96% of companies still do not fully understand the European General Data Protection Regulation, GDPR, despite the regulation drawing ever nearer.
Due to come into effect in May 2018, Symantec polled 900 business and IT decisions makers in the UK, France and Germany to see where they were on the road to GDPR compliance. Some had still a way to go on the compliance journey, with 91% concerned about their ability to become compliant. The study also revealed only 22% of businesses consider compliance a top priority in the next two years, despite only 26% of respondents believing their organisation is fully prepared for the GDPR.
“These findings show businesses are not only underprepared for the GDPR – they are underpreparing,” said Kevin Isaac, senior vice president, Symantec. “There is a significant disconnect between how important privacy and security is for consumers, and its priority for businesses. The good news is there’s still time to remedy the situation – if firms take immediate action.”
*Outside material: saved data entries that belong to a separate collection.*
Source: an optimization exercise on an open RTL-to-GDS flow (aim: small area). Production flows keep margins and buffers that such runs may drop. Function was checked by simulation only, so behaviour that the tests miss may differ from the original. Power is estimated from default activity; no workload was simulated.

Setup of v41:
==> flow/design.v <==
module hb_stage #(
    parameter integer W = 32,
    parameter integer L = 5,
    parameter integer P = 0
) (
    input  wire         clk,
    input  wire         wr,
    input  wire         wr2,
    input  wire [W-1:0] din,
    output wire [W-1:0] head
);
    reg [W*L-1:0] r;
    assign head = r[W*L-1 -: W];
    generate
        if (L == 1) begin : g1
            always @(posedge clk) r <= wr ? din : head;
        end else if (P == 0) begin : gn
            always @(posedge clk) r <= {r[W*(L-1)-1:0], wr ? din : head};
        end else begin : gp
            always @(posedge clk)
                r <= {r[W*(L-1)-1:W*P], wr2 ? din : r[W*P-1 -: W],
                      r[W*(P-1)-1:0], wr ? din : head};
        end
    endgenerate
endmodule
module hb_decim (
    input  wire        clk,
    input  wire        rst,
    input  wire        in_valid,
    input  wire [31:0] in_data,
    output wire        t2_valid,
    output wire [31:0] t2_data,
    output wire        t3_valid,
    output wire [31:0] t3_data,
    output wire        t4_valid,
    output wire [31:0] t4_data,
    output wire        t5_valid,
    output wire [31:0] t5_data
);
    function integer m_of(input integer s);
        m_of = (s == 0) ? 5 : (s == 1) ? 7 : (s == 2) ? 11 : 19;
    endfunction
    function signed [22:0] coef(input [1:0] s, input [3:0] k);
        begin
            coef = 23'sd0;
            case (s)
                2'd0: case (k)
                    4'd0: coef =  23'sd2338087;
                    4'd1: coef = -23'sd241832;
                    4'd2: coef =  23'sd2887;
                    default: coef = 23'sd0;
                   endcase
                2'd1: case (k)
                    4'd0: coef =  23'sd2447711;
                    4'd1: coef = -23'sd393584;
                    4'd2: coef =  23'sd43147;
                    4'd3: coef = -23'sd349;
                    default: coef = 23'sd0;
                   endcase
                2'd2: case (k)
                    4'd0: coef =  23'sd2554595;
                    4'd1: coef = -23'sd593787;
                    4'd2: coef =  23'sd166659;
                    4'd3: coef = -23'sd33685;
                    4'd4: coef =  23'sd3382;
                    4'd5: coef = -23'sd28;
                    default: coef = 23'sd0;
                   endcase
                default: case (k)
                    4'd0: coef =  23'sd2639330;
                    4'd1: coef = -23'sd801240;
                    4'd2: coef =  23'sd397538;
                    4'd3: coef = -23'sd211800;
                    4'd4: coef =  23'sd109571;
                    4'd5: coef = -23'sd52170;
                    4'd6: coef =  23'sd21749;
                    4'd7: coef = -23'sd7383;
                    4'd8: coef =  23'sd1745;
                    4'd9: coef = -23'sd141;
                    default: coef = 23'sd0;
                   endcase
            endcase
        end
    endfunction
    reg  [31:0] x;           
    reg  [55:0] acc;
    reg  [55:0] p4;          
    reg         busy;        
    reg         pre;         
    reg   [1:0] stg;         
    reg         xp;          
    reg         hi;          
    reg         first;       
    reg   [4:0] kk;          
    reg         wdone;       
    reg   [3:0] tv;          
    reg   [3:0] pend;        
    reg         epend;       
    reg         prereq;      
    wire [31:0] e_head [0:3];
    wire [31:0] o_head [0:3];
    wire  [3:0] e_wr, e_wr2, o_wr;
    wire  [4:0] ea_v [0:3];
    wire  [5:0] cnt_v [0:3];
    wire  [3:0] o_old;
    wire  [3:0] in_s;        
    wire  [3:0] in_even;     
    wire [4:0] m_s   = m_of(stg);
    wire       rlast = (kk == m_s - 1);
    wire       t_end = busy && (xp ? hi : (rlast && hi && pre));
    wire       p_end = busy && !pre && xp && hi;       
    genvar s;
    generate
        for (s = 0; s < 4; s = s + 1) begin : g_st
            localparam integer M = (s == 0) ? 5 : (s == 1) ? 7 : (s == 2) ? 11 : 19;
            localparam integer K = (M + 1) / 2;
            reg [5:0] cnt;    
            reg [4:0] ea;     
            reg [3:0] oa;     
            wire [5:0] cnt_n = (cnt == 2*M + 2) ? 2*M + 1 : cnt + 1'b1;
            assign in_s[s]    = (s == 0) ? in_valid : (p_end && stg == s - 1);
            assign in_even[s] = in_s[s] && !cnt_n[0];
            assign cnt_v[s]   = cnt;
            assign ea_v[s]    = ea;
            if (s < 3) begin : g_wr
                assign e_wr[s]  = busy && (stg == s) && hi && !xp && (ea == M - 1) && !wdone;
                assign e_wr2[s] = 1'b0;
            end else begin : g_wr4
                assign e_wr[s]  = epend && (ea == M - 1);
                assign e_wr2[s] = epend && (ea == 8);
            end
            assign o_wr[s]  = pend[s] && (oa == K - 1);
            assign o_old[s] = (oa == K - 1);
            always @(posedge clk) begin
                if (rst) begin
                    cnt <= 6'd0;
                    ea  <= M - 1;
                    oa  <= K - 1;
                end else begin
                    if (in_s[s]) cnt <= cnt_n;
                    if (!e_wr[s] && !e_wr2[s]) ea <= (ea == 0) ? M - 1 : ea - 1'b1;
                    if (!o_wr[s]) oa <= (oa == 0) ? K - 1 : oa - 1'b1;
                end
            end
            hb_stage #(.W(32), .L(M), .P(s == 3 ? 10 : 0)) u_e (
                .clk(clk), .wr(e_wr[s]), .wr2(e_wr2[s]), .din(x), .head(e_head[s]));
            hb_stage #(.W(32), .L(K), .P(0)) u_o (
                .clk(clk), .wr(o_wr[s]), .wr2(1'b0), .din(x), .head(o_head[s]));
        end
    endgenerate
    wire  [4:0] ea_s  = ea_v[stg];
    wire  [5:0] cnt_s = cnt_v[stg] + pre;           
    wire  [4:0] pa    = wdone ? ea_s : ea_s + 1'b1;  
    wire        e_ok  = (cnt_s >= 2 * pa + 1);
    wire        c_ok  = (cnt_s >= m_s + 1);
    wire signed [31:0] opnd = !busy ? 32'sd0 : xp ? x : e_ok ? e_head[stg] : 32'sd0;
    wire  [4:0] t     = xp ? m_s : (m_s > 2 * pa ? m_s - 2 * pa : 2 * pa - m_s);
    wire signed [22:0] c  = coef(stg, t[4:1]);
    wire signed [11:0] ch = hi ? c[22:11] : {1'b0, c[10:0]};
    wire signed [43:0] prod = opnd * ch;
    wire [55:0] term  = hi ? {{1{prod[43]}}, prod, 11'd0} : {{12{prod[43]}}, prod};
    wire        ctr   = busy && !xp && !hi && (kk < (m_s + 1) / 2) && o_old[stg] && c_ok;
    wire [55:0] cterm = ctr ? {{2{o_head[stg][31]}}, o_head[stg], 22'd0} : 56'd0;
    wire [55:0] acc_in   = !first ? acc : (xp ? p4 : 56'd4194304);
    wire [55:0] acc_next = acc_in + term + cterm;
    function [31:0] sat(input [32:0] v);
        sat = (v[32] != v[31]) ? {v[32], {31{~v[32]}}} : v[31:0];
    endfunction
    always @(posedge clk) begin
        acc <= acc_next;
        if (busy && pre && t_end)
            p4 <= acc_next;
        if (rst) begin
            busy   <= 1'b0;
            pre    <= 1'b0;
            stg    <= 2'd0;
            xp     <= 1'b0;
            hi     <= 1'b0;
            first  <= 1'b0;
            kk     <= 5'd0;
            wdone  <= 1'b0;
            tv     <= 4'd0;
            pend   <= 4'd0;
            epend  <= 1'b0;
            prereq <= 1'b0;
        end else begin
            tv    <= 4'd0;
            first <= 1'b0;
            pend  <= (pend & ~o_wr) | (in_s & ~in_even);
            wdone <= wdone | (|e_wr[2:0]);
            if (e_wr[3] || e_wr2[3]) epend <= 1'b0;
            if (in_s[3] && !in_even[3]) prereq <= 1'b1;
            if (in_s[0])
                x <= in_data;
            if (busy) begin
                if (xp) begin
                    hi <= 1'b1;
                end else if (rlast) begin
                    kk <= 5'd0;
                    hi <= 1'b1;
                    if (hi) begin
                        xp <= 1'b1;
                        hi <= 1'b0;
                    end
                end else begin
                    kk <= kk + 1'b1;
                end
                if (t_end) begin
                    busy <= 1'b0;
                    if (!pre) tv[stg] <= 1'b1;
                end
                if (p_end && stg != 2'd3)
                    x <= sat(acc_next[55:23]);
            end
            if (|in_even) begin
                busy  <= 1'b1;
                pre   <= 1'b0;
                first <= 1'b1;
                kk    <= 5'd0;
                hi    <= 1'b0;
                wdone <= 1'b0;
                xp    <= in_even[3];
                stg   <= in_even[0] ? 2'd0 : in_even[1] ? 2'd1 : in_even[2] ? 2'd2 : 2'd3;
                if (in_even[3]) epend <= 1'b1;
            end else if (!busy && prereq && !pend[3]) begin
                busy   <= 1'b1;
                pre    <= 1'b1;
                first  <= 1'b1;
                kk     <= 5'd0;
                hi     <= 1'b0;
                wdone  <= 1'b0;
                xp     <= 1'b0;
                stg    <= 2'd3;
                prereq <= 1'b0;
            end
        end
    end
    assign t2_valid = tv[0];
    assign t3_valid = tv[1];
    assign t4_valid = tv[2];
    assign t5_valid = tv[3];
    assign t2_data = x;
    assign t3_data = x;
    assign t4_data = x;
    assign t5_data = sat(acc[55:23]);
endmodule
Of huge concern was the 23% of those surveyed who said that their organisation will not be compliant at all, or will be only partly compliant, by 2018. Of this group, a staggering 20% believe it is even possible to become fully compliant with the GDPR, with nearly half (49%) believing that while some company departments will be able to comply, others will not. This stark lack of confidence in meeting the May 2018 deadline leaves businesses at risk of incurring significant fines.
Symantec’s State of European Data Privacy Survey revealed that many companies are not even making the necessary organisational and cultural changes they need to make ahead of May 2018. Almost one in 10 said all employees can access customers’ personal information, while 6% said that all staff can access customers’ payment details. Of great concern is the mere 14% who believed that everyone in the organisation has a responsibility to ensure data is protected.
With such wide-reaching access to people’s personal information, businesses are underestimating the challenges they will face in managing this in line with the GDPR.
Less than half of those surveyed (47%) said managing data ethically is a top priority for their organisation, and less than half again said they would be increasing security training. Just 27% plan on a complete overhaul of their approach to security for GDPR.
Peter Gooch, cyber risk partner at Deloitte, said: “Whether companies will successfully navigate the GDPR regulation hinges on their willingness to embrace privacy by design. They must also understand that good security and privacy processes can provide a substantial competitive advantage and be a driver in gaining consumer trust, in addition to being driven by regulatory requirements.”
GDPR is just one worry for businesses still trying to grapple with compliance, with a growing customer disconnect also looming. This highlights how businesses are out of touch with consumer expectations when it comes to data privacy and security.
Nearly three quarters (74%) of businesses do not think an organisation’s privacy track record is a top three consideration for customers when choosing who to do business with, despite customers asking about data security in more than a third (36%) of transactions.
Equally concerning is the finding that 35% of respondents do not believe their organisation takes an ethical approach to securing and protecting data.